Here are some of the best test prints you can use to get the PLA settings just right. Most come with instructions on how to use them.
- Temperature Tower by gaaZolee
- Retraction Test by deltapenguin
- Bridge Torture Test by triffid_hunter
- Bed leveling test by IOX_Creative
- Cooling fan torture test by TeachingTech
- Filament swatch by makkuro
- All-in-one 3D printer test by majda107
- 3D Benchy by CreativeTools
- Cali Cat by Dezign
Final Words on PLA Bed Temperature & Other Settings
When printing PLA plastic, you are unlikely to run into many issues. Its low glass transition temperature and low printing temperature mean that you don’t need a 3D printer capable of printing at high temperatures.
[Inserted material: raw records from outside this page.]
This is an optimization exercise on Yosys and OpenROAD, whose aim is small area and a short achievable clock period, not a production implementation. At most, simulation tests tie the RTL to the original design; equivalence was not proved. For runs 5 and 6, only the layout was checked, not whether the RTL still works. No activity file was given, so power comes from the tool's default toggle rates.

<file path="flow/design.v">
module r10k_sched (
    input  logic        clk,
    input  logic        rst,           
    input  logic [7:0]  n_insts,       
    output logic [7:0]  prog_addr,     
    input  logic [31:0] prog_data0,    
    input  logic [31:0] prog_data1,    
    output logic [1:0]  status,        
    output logic [15:0] cycle,
    output logic [1:0]  fetch_v,
    output logic [15:0] fetch_idx,
    output logic [1:0]  decode_v,
    output logic [15:0] decode_idx,
    output logic [1:0]  dispatch_v,
    output logic [15:0] dispatch_idx,
    output logic [1:0]  issue_v,
    output logic [15:0] issue_idx,
    output logic [1:0]  execute_v,
    output logic [15:0] execute_idx,
    output logic [1:0]  complete_v,
    output logic [15:0] complete_idx,
    output logic [1:0]  retire_v,
    output logic [15:0] retire_idx
);
  localparam logic [1:0] ST_RUN = 2'd0, ST_DONE = 2'd1, ST_ABORT = 2'd2;
  localparam int DECW = 17;
  logic [7:0]             fp, nd, nr;
  logic [1:0]             fq_len, dq_len;
  logic [4:0]             rob_cnt;
  logic [4:0]             flc;                  
  logic [1:0][DECW-1:0]   fq, dq;
  logic [15:0]            rob_done, rob_dv;
  logic [15:0]            map_rdy;
  logic [3:0]             rs_busy, rs_iss, rs_w1, rs_w2;
  logic [3:0][3:0]        rs_t1, rs_t2, rs_d;
  logic [3:0][7:0]        rs_idx;
  logic [3:0]             rs_lat;               
  logic [1:0]             xq_len;
  logic [1:0][1:0]        xq_k;                 
  logic [1:0]             cq_len;
  logic [1:0][3:0]        cq_d;
  logic [1:0][7:0]        cq_idx;
  logic [1:0]             cq_lat;               
  logic [1:0]             cq_wait;
  logic [15:0]            cycle_r;
  logic [1:0]             status_r;
  logic [6:0][1:0]        ev_v;                 
  logic [1:0][7:0]        ev_iss_idx, ev_cmp_idx;
  logic [3:0][3:0]        rs_slot;
  logic [1:0][3:0]        cq_slot;
  always_comb begin
    for (int q = 0; q < 4; q++) rs_slot[q] = rs_idx[q][3:0];
    for (int j = 0; j < 2; j++) cq_slot[j] = cq_idx[j][3:0];
  end
  logic [3:0][1:0][7:0]   ev_io_idx;            
  wire run = (status_r == ST_RUN);
  wire [3:0] h0 = nr[3:0];
  wire [15:0] done_nx = {rob_done[0], rob_done[15:1]};
  wire [15:0] dv_nx   = {rob_dv[0], rob_dv[15:1]};
  wire       ret0 = (rob_cnt != 5'd0) & rob_done[h0];
  wire       ret1 = ret0 & (rob_cnt[4:1] != 4'd0) & done_nx[h0];
  wire       rel0 = ret0 & rob_dv[h0];
  wire       rel1 = ret1 & dv_nx[h0];
  wire c0 = cq_len[0] & ~cq_wait[0];
  wire c1 = cq_len[1] & ~cq_wait[1];
  wire k0 = cq_len[0] & cq_wait[0];
  wire k1 = cq_len[1] & cq_wait[1];
  wire [1:0] klen = {k0 & k1, k0 | k1};
  function automatic logic woken(input logic [3:0] tag);
    woken = (c0 && tag == cq_slot[0]) || (c1 && tag == cq_slot[1]);
  endfunction
  wire ex0 = xq_len[0] & ~klen[1];
  wire ex1 = xq_len[1] & ~klen[0];
  wire [7:0] ex_idx0 = rs_idx[xq_k[0]];
  wire [7:0] ex_idx1 = rs_idx[xq_k[1]];
  logic [3:0] freed;
  always_comb begin
    for (int q = 0; q < 4; q++)
      freed[q] = (ex0 && xq_k[0] == 2'(q)) || (ex1 && xq_k[1] == 2'(q));
  end
  wire [1:0] xq_rem = ex1 ? 2'b00 : ex0 ? {1'b0, xq_len[1]} : xq_len;
  logic [3:0] w1_n, w2_n, rdy;
  always_comb begin
    for (int q = 0; q < 4; q++) begin
      w1_n[q] = rs_w1[q] & ~woken(rs_t1[q]);
      w2_n[q] = rs_w2[q] & ~woken(rs_t2[q]);
      rdy[q]  = rs_busy[q] & ~rs_iss[q] & ~w1_n[q] & ~w2_n[q];
    end
  end
  logic [1:0] sel0, sel1;
  logic       any0, any1;
  always_comb begin
    any0 = 1'b0; any1 = 1'b0; sel0 = '0; sel1 = '0;
    for (int q = 0; q < 4; q++) begin
      if (rdy[q]) begin
        if (!any0) begin
          any0 = 1'b1; sel0 = 2'(q);
        end else if (!any1) begin
          any1 = 1'b1; sel1 = 2'(q);
        end
      end
    end
  end
  wire iss0 = any0 & ~xq_rem[1];
  wire iss1 = any1 & ~xq_rem[0];
  logic [3:0] issued;
  always_comb begin
    for (int q = 0; q < 4; q++)
      issued[q] = (iss0 && sel0 == 2'(q)) || (iss1 && sel1 == 2'(q));
  end
  wire [3:0] free = ~rs_busy | freed;
  wire [1:0] kA = dq[0][16:15];
  wire       s1vA = dq[0][14], s2vA = dq[0][9], dvA = dq[0][4];
  wire [3:0] s1A = dq[0][13:10], s2A = dq[0][8:5], dA = dq[0][3:0];
  wire [1:0] kB = dq[1][16:15];
  wire       s1vB = dq[1][14], s2vB = dq[1][9], dvB = dq[1][4];
  wire [3:0] s1B = dq[1][13:10], s2B = dq[1][8:5], dB = dq[1][3:0];
  wire aluA = (kA == 2'd0), ldA = (kA == 2'd1), stA = kA[1];
  wire aluB = (kB == 2'd0), ldB = (kB == 2'd1), stB = kB[1];
  function automatic logic found(input logic [1:0] kind, input logic [3:0] fr);
    case (kind)
      2'd0:    found = fr[0] | fr[1];
      2'd1:    found = fr[2];
      default: found = fr[3];
    endcase
  endfunction
  wire [3:0] selA = {stA, ldA, aluA & ~free[0], aluA & free[0]};
  wire [3:0] selB = {stB, ldB, aluB & (aluA | ~free[0]), aluB & ~aluA & free[0]};
  wire foundA = found(kA, free);
  wire foundA_pre = found(kA, ~rs_busy);
  wire foundB = aluB ? (aluA ? (free[0] & free[1]) : (free[0] | free[1])) :
                ldB  ? (free[2] & ~ldA) : (free[3] & ~stA);
  wire rob_full_r = (rob_cnt == 5'd16) & ~ret0;
  wire rob_room2  = (rob_cnt <= 5'd14) | ret0;           
  wire flA_ok = ~dvA | (flc != 5'd0);
  wire flB_ok = ~dvB | ((flc != 5'd0) & ~(dvA & flc == 5'd1));
  wire canA  = dq_len[0] & ~rob_full_r & flA_ok;
  wire dispA = canA & foundA;
  wire dispB = canA & foundA & dq_len[1] & rob_room2 & foundB & flB_ok;
  wire [7:0] nd1 = nd + 8'd1;
  wire [7:0] nd2 = nd + 8'd2;
  wire [3:0] slotA = nd[3:0];
  wire [3:0] slotB = nd[3:0] + 4'd1;
  logic [15:0] mrdy;
  always_comb begin
    for (int r = 0; r < 16; r++)
      mrdy[r] = map_rdy[r] | (c0 && cq_lat[0] && cq_d[0] == 4'(r)) |
                             (c1 && cq_lat[1] && cq_d[1] == 4'(r));
  end
  function automatic logic [3:0] producer(input logic [3:0] r);
    logic [3:0] t;
    t = '0;
    for (int q = 0; q < 4; q++)
      if (rs_busy[q] && rs_lat[q] && rs_d[q] == r) t = t | rs_slot[q];
    if (cq_len[0] && cq_lat[0] && cq_d[0] == r) t = t | cq_slot[0];
    if (cq_len[1] && cq_lat[1] && cq_d[1] == r) t = t | cq_slot[1];
    producer = t;
  endfunction
  wire       wA1 = s1vA & ~mrdy[s1A];
  wire       wA2 = s2vA & ~mrdy[s2A];
  wire       byB1 = dvA & (dA == s1B);
  wire       byB2 = dvA & (dA == s2B);
  wire       wB1 = s1vB & (byB1 | ~mrdy[s1B]);
  wire       wB2 = s2vB & (byB2 | ~mrdy[s2B]);
  wire [3:0] tA1 = producer(s1A);
  wire [3:0] tA2 = producer(s2A);
  wire [3:0] tB1 = byB1 ? slotA : producer(s1B);
  wire [3:0] tB2 = byB2 ? slotA : producer(s2B);
  function automatic logic overwritten(input logic [3:0] r);
    overwritten = (dispA && dvA && dA == r) || (dispB && dvB && dB == r);
  endfunction
  logic [3:0] rs_lat_k;
  logic [1:0] cq_lat_k;
  always_comb begin
    for (int q = 0; q < 4; q++) rs_lat_k[q] = rs_lat[q] & ~overwritten(rs_d[q]);
    for (int j = 0; j < 2; j++) cq_lat_k[j] = cq_lat[j] & ~overwritten(cq_d[j]);
  end
  wire latA = dvA & ~(dispB & dvB & (dB == dA));
  wire       more0 = (fp != n_insts);
  wire [7:0] fp1 = fp + 8'd1;
  wire [7:0] fp2 = fp + 8'd2;
  wire       more1 = more0 & (fp1 != n_insts);
  typedef struct packed {
    logic [1:0] m;         
    logic [1:0] nf;        
    logic [1:0] dq_n, fq_n;
  } fe_t;
  function automatic fe_t front(input logic [1:0] dq_after);
    fe_t r;
    logic [1:0] room, fq_after;
    room = {~dq_after[0], ~dq_after[1]};
    r.m = fq_len & room;
    fq_after = {fq_len[1] & ~r.m[0], fq_len[1] ? ~r.m[1] : fq_len[0] & ~r.m[0]};
    r.nf = {~fq_after[0], ~fq_after[1]} & {more1, more0};
    r.dq_n = {dq_after[1] | (dq_after[0] & r.m[0]) | r.m[1], dq_after[0] | r.m[0]};
    r.fq_n = {fq_after[1] | (fq_after[0] & r.nf[0]) | r.nf[1], fq_after[0] | r.nf[0]};
    front = r;
  endfunction
  fe_t fe_0, fe_1, fe_2, fe;
  assign fe_0 = front(dq_len);
  assign fe_1 = front({1'b0, dq_len[1]});
  assign fe_2 = front(2'b00);
  assign fe   = dispB ? fe_2 : dispA ? fe_1 : fe_0;
  wire [7:0] nr1 = nr + 8'd1;
  wire [7:0] nr2 = nr + 8'd2;
  wire done_n = ret1 ? (nr2 == n_insts) : ret0 ? (nr1 == n_insts) : (nr == n_insts);
  wire progress = ret0 | c0 | c1 | ex0 | (any0 & ~xq_len[1]) | (canA & foundA_pre) |
                  (fq_len[0] & ~dq_len[1]) | (more0 & ~fq_len[1]);
  wire abort_n = ~progress & ~cq_len[0];
  wire [4:0] rc_r = rob_cnt - 5'({ret1, ret0 & ~ret1});
  wire [1:0] fl_take = {dispB & dvA & dvB, (dispA & dvA) ^ (dispB & dvB)};
  wire [1:0] fl_rel  = {rel0 & rel1, rel0 ^ rel1};
  logic [4:0] fl_next;
  always_comb begin
    case ({fl_rel, fl_take})
      4'b0000, 4'b0101, 4'b1010: fl_next = flc;
      4'b0100, 4'b1001:          fl_next = flc + 5'd1;
      4'b1000:                   fl_next = flc + 5'd2;
      4'b0001, 4'b0110:          fl_next = flc - 5'd1;
      default:                   fl_next = flc - 5'd2;
    endcase
  end
  always_ff @(posedge clk) begin
    if (rst) begin
      fp <= '0;
      cycle_r <= 16'd1;
      status_r <= ST_RUN;
      ev_v <= '0;
    end else if (run) begin
      fp <= fe.nf[1] ? fp2 : fe.nf[0] ? fp1 : fp;
      cycle_r <= (done_n | abort_n) ? cycle_r : cycle_r + 16'd1;
      status_r <= done_n ? ST_DONE : abort_n ? ST_ABORT : ST_RUN;
      ev_v[0] <= fe.nf;
      ev_v[1] <= fe.m;
      ev_v[2] <= {dispB, dispA};
      ev_v[3] <= {iss1, iss0};
      ev_v[4] <= {ex1, ex0};
      ev_v[5] <= {c0 & c1, c0 | c1};
      ev_v[6] <= {ret1, ret0};
    end else begin
      ev_v <= '0;
    end
  end
  always_ff @(posedge clk) begin
    if (rst) begin
      nd <= '0;  nr <= '0;
      fq_len <= '0;  dq_len <= '0;
      rob_cnt <= '0;
      flc <= 5'd16;
      rob_done <= '0;
      map_rdy <= '1;
      rs_busy <= '0;
      xq_len <= '0;
      cq_len <= '0;
    end else begin
      nd   <= dispB ? nd2 : dispA ? nd1 : nd;
      nr   <= ret1 ? nr2 : ret0 ? nr1 : nr;
      fq_len <= fe.fq_n;
      dq_len <= fe.dq_n;
      rob_cnt <= dispB ? rc_r + 5'd2 : dispA ? rc_r + 5'd1 : rc_r;
      flc  <= fl_next;
      for (int s = 0; s < 16; s++) begin
        if ((dispA && slotA == 4'(s)) || (dispB && slotB == 4'(s)))
          rob_done[s] <= 1'b0;
        else
          rob_done[s] <= rob_done[s] | (c0 && cq_slot[0] == 4'(s)) | (c1 && cq_slot[1] == 4'(s));
      end
      for (int r = 0; r < 16; r++) begin
        if ((dispA && dvA && dA == 4'(r)) || (dispB && dvB && dB == 4'(r)))
          map_rdy[r] <= 1'b0;
        else
          map_rdy[r] <= mrdy[r];
      end
      for (int q = 0; q < 4; q++)
        rs_busy[q] <= (rs_busy[q] & ~freed[q]) | (dispA & selA[q]) | (dispB & selB[q]);
      xq_len <= {xq_rem[1] | (xq_rem[0] & iss0) | iss1, xq_rem[0] | iss0};
      cq_len <= {klen[1] | (klen[0] & ex0) | ex1, klen[0] | ex0};
    end
  end
  function automatic logic [DECW-1:0] dec_word(input logic [31:0] w);
    dec_word = {w[1:0], w[2], w[11:8], w[3], w[19:16], w[4], w[27:24]};
  endfunction
  wire [1:0] dq_after = dispB ? 2'b00 : dispA ? {1'b0, dq_len[1]} : dq_len;
  wire [1:0] fq_after = {fq_len[1] & ~fe.m[0], fq_len[1] ? ~fe.m[1] : fq_len[0] & ~fe.m[0]};
  always_ff @(posedge clk) begin
    dq[0] <= dq_after[0] ? (dispA ? dq[1] : dq[0]) : fq[0];
    dq[1] <= dq_after[1] ? dq[1] : (dq_after[0] ? fq[0] : fq[1]);
    fq[0] <= fq_after[0] ? (fe.m[0] ? fq[1] : fq[0]) : dec_word(prog_data0);
    fq[1] <= fq_after[1] ? fq[1] : (fq_after[0] ? dec_word(prog_data0) : dec_word(prog_data1));
    for (int s = 0; s < 16; s++) begin
      if (dispA && slotA == 4'(s)) rob_dv[s] <= dvA;
      if (dispB && slotB == 4'(s)) rob_dv[s] <= dvB;
    end
    for (int q = 0; q < 4; q++) begin
      if (!free[q]) begin
        rs_iss[q] <= rs_iss[q] | issued[q];
        rs_w1[q]  <= w1_n[q];
        rs_w2[q]  <= w2_n[q];
        rs_lat[q] <= rs_lat_k[q];
      end else if (selA[q]) begin
        rs_iss[q] <= 1'b0;
        rs_w1[q] <= wA1;  rs_t1[q] <= tA1;
        rs_w2[q] <= wA2;  rs_t2[q] <= tA2;
        rs_idx[q] <= nd;
        rs_d[q] <= dA;  rs_lat[q] <= latA;
      end else begin
        rs_iss[q] <= 1'b0;
        rs_w1[q] <= wB1;  rs_t1[q] <= tB1;
        rs_w2[q] <= wB2;  rs_t2[q] <= tB2;
        rs_idx[q] <= nd1;
        rs_d[q] <= dB;  rs_lat[q] <= dvB;
      end
    end
    xq_k[0] <= xq_rem[0] ? (ex0 ? xq_k[1] : xq_k[0]) : sel0;
    xq_k[1] <= xq_rem[1] ? xq_k[1] : (xq_rem[0] ? sel0 : sel1);
    if (k0) begin
      cq_idx[0] <= cq_idx[0];    cq_wait[0] <= 1'b0;
      cq_d[0] <= cq_d[0];        cq_lat[0] <= cq_lat_k[0];
    end else if (k1) begin
      cq_idx[0] <= cq_idx[1];    cq_wait[0] <= 1'b0;
      cq_d[0] <= cq_d[1];        cq_lat[0] <= cq_lat_k[1];
    end else begin
      cq_idx[0] <= ex_idx0;      cq_wait[0] <= xq_k[0][1];
      cq_d[0] <= rs_d[xq_k[0]];  cq_lat[0] <= rs_lat_k[xq_k[0]];
    end
    if (k0 & k1) begin
      cq_idx[1] <= cq_idx[1];    cq_wait[1] <= 1'b0;
      cq_d[1] <= cq_d[1];        cq_lat[1] <= cq_lat_k[1];
    end else if (k0 | k1) begin
      cq_idx[1] <= ex_idx0;      cq_wait[1] <= xq_k[0][1];
      cq_d[1] <= rs_d[xq_k[0]];  cq_lat[1] <= rs_lat_k[xq_k[0]];
    end else begin
      cq_idx[1] <= ex_idx1;      cq_wait[1] <= xq_k[1][1];
      cq_d[1] <= rs_d[xq_k[1]];  cq_lat[1] <= rs_lat_k[xq_k[1]];
    end
    ev_cmp_idx[0] <= c0 ? cq_idx[0] : cq_idx[1];
    ev_cmp_idx[1] <= cq_idx[1];
    ev_iss_idx[0] <= rs_idx[sel0];
    ev_iss_idx[1] <= rs_idx[sel1];
    ev_io_idx[0] <= {fp1, fp};
    ev_io_idx[1] <= dq_len[1] ? {nd + 8'd3, nd2} : dq_len[0] ? {nd2, nd1} : {nd1, nd};
    ev_io_idx[2] <= {nd1, nd};
    ev_io_idx[3] <= {nr1, nr};
  end
  wire [7:0] exe_idx0 = (cq_len[1] && ev_v[4] == 2'b01) ? cq_idx[1] : cq_idx[0];
  assign prog_addr = fp;
  assign status    = status_r;
  assign cycle     = cycle_r;
  assign fetch_v    = ev_v[0];  assign fetch_idx    = ev_io_idx[0];
  assign decode_v   = ev_v[1];  assign decode_idx   = ev_io_idx[1];
  assign dispatch_v = ev_v[2];  assign dispatch_idx = ev_io_idx[2];
  assign issue_v    = ev_v[3];
  assign issue_idx  = ev_iss_idx;
  assign execute_v  = ev_v[4];
  assign execute_idx  = {cq_idx[1], exe_idx0};
  assign complete_v = ev_v[5];
  assign complete_idx = ev_cmp_idx;
  assign retire_v   = ev_v[6];  assign retire_idx   = ev_io_idx[3];
endmodule
</file>
<file path="flow/flow/run.sh">
#!/bin/bash
# The standard layout (the standard.sh, standard synthesis unchanged), with two changes to
# how the layout is optimised, not to what it is measured against:
#  - the port buffers are plain buffers (buf_2) instead of the default delay-style cell;
#  - the setup repair aims for more slack than the standard margin, and may change a cell's
#    footprint when it resizes.
# make's full output goes to flow.log here; ORFS's per-step logs stay under orfs/logs.
set -euo pipefail
bash standard.sh "BUFFER_PORTS_ARGS=-buffer_cell sky130_fd_sc_hd__buf_2" \
  SETUP_SLACK_MARGIN=7 MATCH_CELL_FOOTPRINT=0 finish > flow.log 2>&1
</file>
<file path="flow/standard.sh">
#!/bin/bash
# synth_recipe.tcl (not shown) runs the flow's synth.tcl, then flattens the netlist and writes it again
# the make line also repeats each setting of config.mk as NAME=value (left out here)
make -C /OpenROAD-flow-scripts/flow DESIGN_CONFIG=/design/flow/config.mk WORK_HOME=/design/flow/orfs CLKGATE_MAP_FILE= SYNTH_SCRIPT=/design/flow/synth_recipe.tcl "${@:-finish}"
</file>
<file path="flow/config.mk">
export PLATFORM = sky130hd
export DESIGN_NAME = r10k_sched
export DESIGN_NICKNAME = r10k_sched
export VERILOG_FILES = /design/flow/design.v
export SDC_FILE = /design/flow/constraint.sdc
export NUM_CORES = 4
export LEC_CHECK = 0
export CAP_MARGIN = 20
export CORE_MARGIN = 2
export CORE_UTILIZATION = 50
export CTS_CLUSTER_DIAMETER = 100
export CTS_CLUSTER_SIZE = 20
export SLEW_MARGIN = 20
</file>
<file path="flow/constraint.sdc">
create_clock -name core_clock -period 11.0 [get_ports {clk}]
set_input_delay 2.2000 -clock core_clock [delete_from_list [all_inputs] [get_ports {clk}]]
set_output_delay 2.2000 -clock core_clock [all_outputs]
set_load 0.01 [all_outputs]
</file>
==> summary.txt, run 1 <==
Outcome
- outcome: finished clean

Power and ir drop
- worst supply voltage drop on vdd: 134 uV
- P_leak: 10.5 nW
- power density over the cells: 214 nW/um^2

STA
- final hold violations: 0
- Max-Slew Margin vs Limit: 23.0%
- Clock Skew: 25.2 ps
- maximum achievable frequency: 253 MHz
- pins over their slew limit: 0
- Tcrit/Tclk final: 35.9%
- RSZ-0062 raised after global routing: true
- worst setup slack after layout: 7050 ps
- Final setup viols: 0
- shortest period the worst path allows: 3950 ps
- slew at the pin closest to its max-slew limit: 1140 ps
- setup TNS: 0 ps

GRT
- global-route wire length before repair: 119000 um
- vias in the first global route: 19500
- global route overflow: 0
- global routing usage summed across all routing layers: 30.1%
- maximum number of pins on one net before global-route repair: 76
- antenna violations before repair: 0

Routing
- initial drt markers: 1958
- drt via density: 6.23
- number of iterations in the first detailed-routing pass: 6
- DRC violation count after routing: 0
- met3 wirelength from detailed routing: 6470 um
- met2 wire len: 35900 um
- overall routed net length: 79500 um
- highest layer used for signal routing: met4
- count of vias placed by the detailed router: 20600
- number of nets with antenna violations after routing: 0
- routed length per placed instance: 24.0 um
- metal1 wirelength: 33800 um

Yosys
- gate count after technology mapping: 2532
- proportion of netlist area held by the largest area contributor: 23.1%
- share of async-settable or async-resettable flops after synthesis: 0%
- Post-Syn Nets: 2636
- leading cell types by total area after synthesis: edfxtp_1 23%, dfxtp_1 18%, xnor2_1 7.1%
- number of flops mapped to enable cells by yosys: 192
- area fraction in compound gates after synthesis: 13.3%
- total of warnings raised by yosys: 1
- Post-Synthesis Cell Area: 25000 um^2
- count of different cell masters after synthesis: 106
- Mapped Avg Cell Area: 9.87 um^2
- adder and majority cell fraction of the synthesized area: 1.60%
- post-synthesis share of cell area spent on xor and xnor gates: 11.3%
- number of storage elements in the synthesis netlist: 418
- main flop type after synthesis: dfxtp_1
- share of synthesized area spent on multiplexers: 13.6%
- most area-hungry cell type in the Yosys netlist: edfxtp_1
- proportion of synthesized chip area in sequential cells: 41.2%
- combinational family with the most area after synthesis: simple AND/OR/NAND/NOR gates
- simple-gate area share of the yosys netlist: 14.6%

Clock tree
- hold-fix buffer count after cts: 0
- CTS tree: yes
- Clock Pin Slew Worst Setup and Hold Paths: 90 ps
- Clock H-tree levels: 1
- total clock buffers created by CTS: 25
- CTS max path bufs: 3
- clock sink count: 418
- clock tree root driver cell: clkbuf_16
- worst-skew pair later-pin latency: 600 ps

Placed design
- instance count after placement with tap cells included: 3236
- worst setup slack before clock tree synthesis: 5920 ps
- final RePlAce weighted congestion: 0.975
- Cell Area, Placed: 26300 um^2
- Detailed Place HPWL: 54600 um
- buffers added on ports: 195

Floorplan
- Horiz. Die Dim: 228 um
- die height: 228 um
- core footprint: 49200 um^2
- # IOs: 226
- Die Outline Area: 51800 um^2
- initial core utilization: 50.8%
- Rows: 81

Worst hold path
- launch point of the worst hold path: cq_idx[12]
- hold crit path type: reg -> reg

Setup path
- category of the worst setup path launch point: register
- critical path class: reg -> out
- R2R Path Start: nr[1]
- register-to-register setup slack: 7070 ps
- end of the worst register-to-register path: flc[4]
- Critical Path End: execute_idx[2]
- critical path arrival: 1750 ps
- origin of the worst setup path: cq_idx[10]
- number of cells on the worst reg-to-reg path: 16
- maximum net fanout on the critical path: 22
- Worst setup EP type: output port
- worst path required time: 8800 ps

Final layout
- leading cell type in the layout, fill and taps excluded: nand2_1
- layout cells sized above 1: 20.8%
- ANT cells: 0
- Area Growth Syn to Fin: 10.4%
- number of standard cells in the layout, taps in and fillers out: 3308
- # nets final: 2731
- cell area after layout: 27600 um^2
- top library cells by usage in the layout, fill and taps aside: 249 x nand2_1, 218 x dfxtp_1, 201 x xnor2_1

Run
- max capacitance violation total: 0

per-layer routing:
| layer | global-route usage [%] | vias to the layer above |
|---|---|---|
| li1 | - | 9377 |
| met1 | 41.9 | 10000 |
| met2 | 47.8 | 1046 |
| met3 | 3.61 | 166 |
| met4 | 12.0 | 0 |
| met5 | 0 | - |
kinds of logic after synthesis:
kind of cell | count (synthesis)
muxes | 268
and+or+nand+nor | 765
buffers and inverters | 263
DFF | 418
AOI/OAI and AO/OA | 466
xor gates and xnor gates | 321
adders and majority gates | 31
where the power goes:
group / total (mW) / internal (mW) / switching [mW]
sequential: 2.57 / 2.03 / 0.543
clock: 0.986 / 0.439 / 0.547
combinational: 2.35 / 1.00 / 1.35
through the flow:
stage / power, mW / hold WS [ps] / utilization (%)
final: 5.91 / 453 / 56.1
after floorplan: 4.09 / 329 / -
after detailed placement: 4.85 / 436 / 53.6
after CTS: 5.85 / 459 / 55.5
after global routing: 6.19 / 483 / 56.1
after global placement: 4.79 / 437 / 53.6
final cells by class:
class | instances | area (um^2)
fillers | 4373 | 21600
multi-input cells | 1856 | 13900
flip-flops and latches | 418 | 10300
repair buffers | 266 | 1540
well taps | 664 | 831
clock buffers | 41 | 696
inverters | 59 | 236
clock inverters | 3 | 33.8
repair inverters | 1 | 8.76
The recommended bed temperature of 50-60°C and nozzle temperature of 200-210°C are enough for most types of PLA to print reliably at.
All other parameters, such as print speeds, retraction distance, bed adhesion, and part cooling, are all dependent on the temperature settings. Take care of the PLA print temperature first, and the rest of these settings will fall into place.
If you want to improve bed adhesion with PLA, you can use a glue stick or other bed adhesive to get better results. With most coated print surfaces, this isn’t necessary, however.
Using test prints and the manufacturer’s instructions is the best option to find the right print settings for any spool of PLA filament. If you follow all of the steps in this piece, you can be sure that the PLA parts you make will be of the highest quality.
Share your newfound knowledge with the community, inspire others, and continue pushing the boundaries of what’s possible with PLA. Happy printing!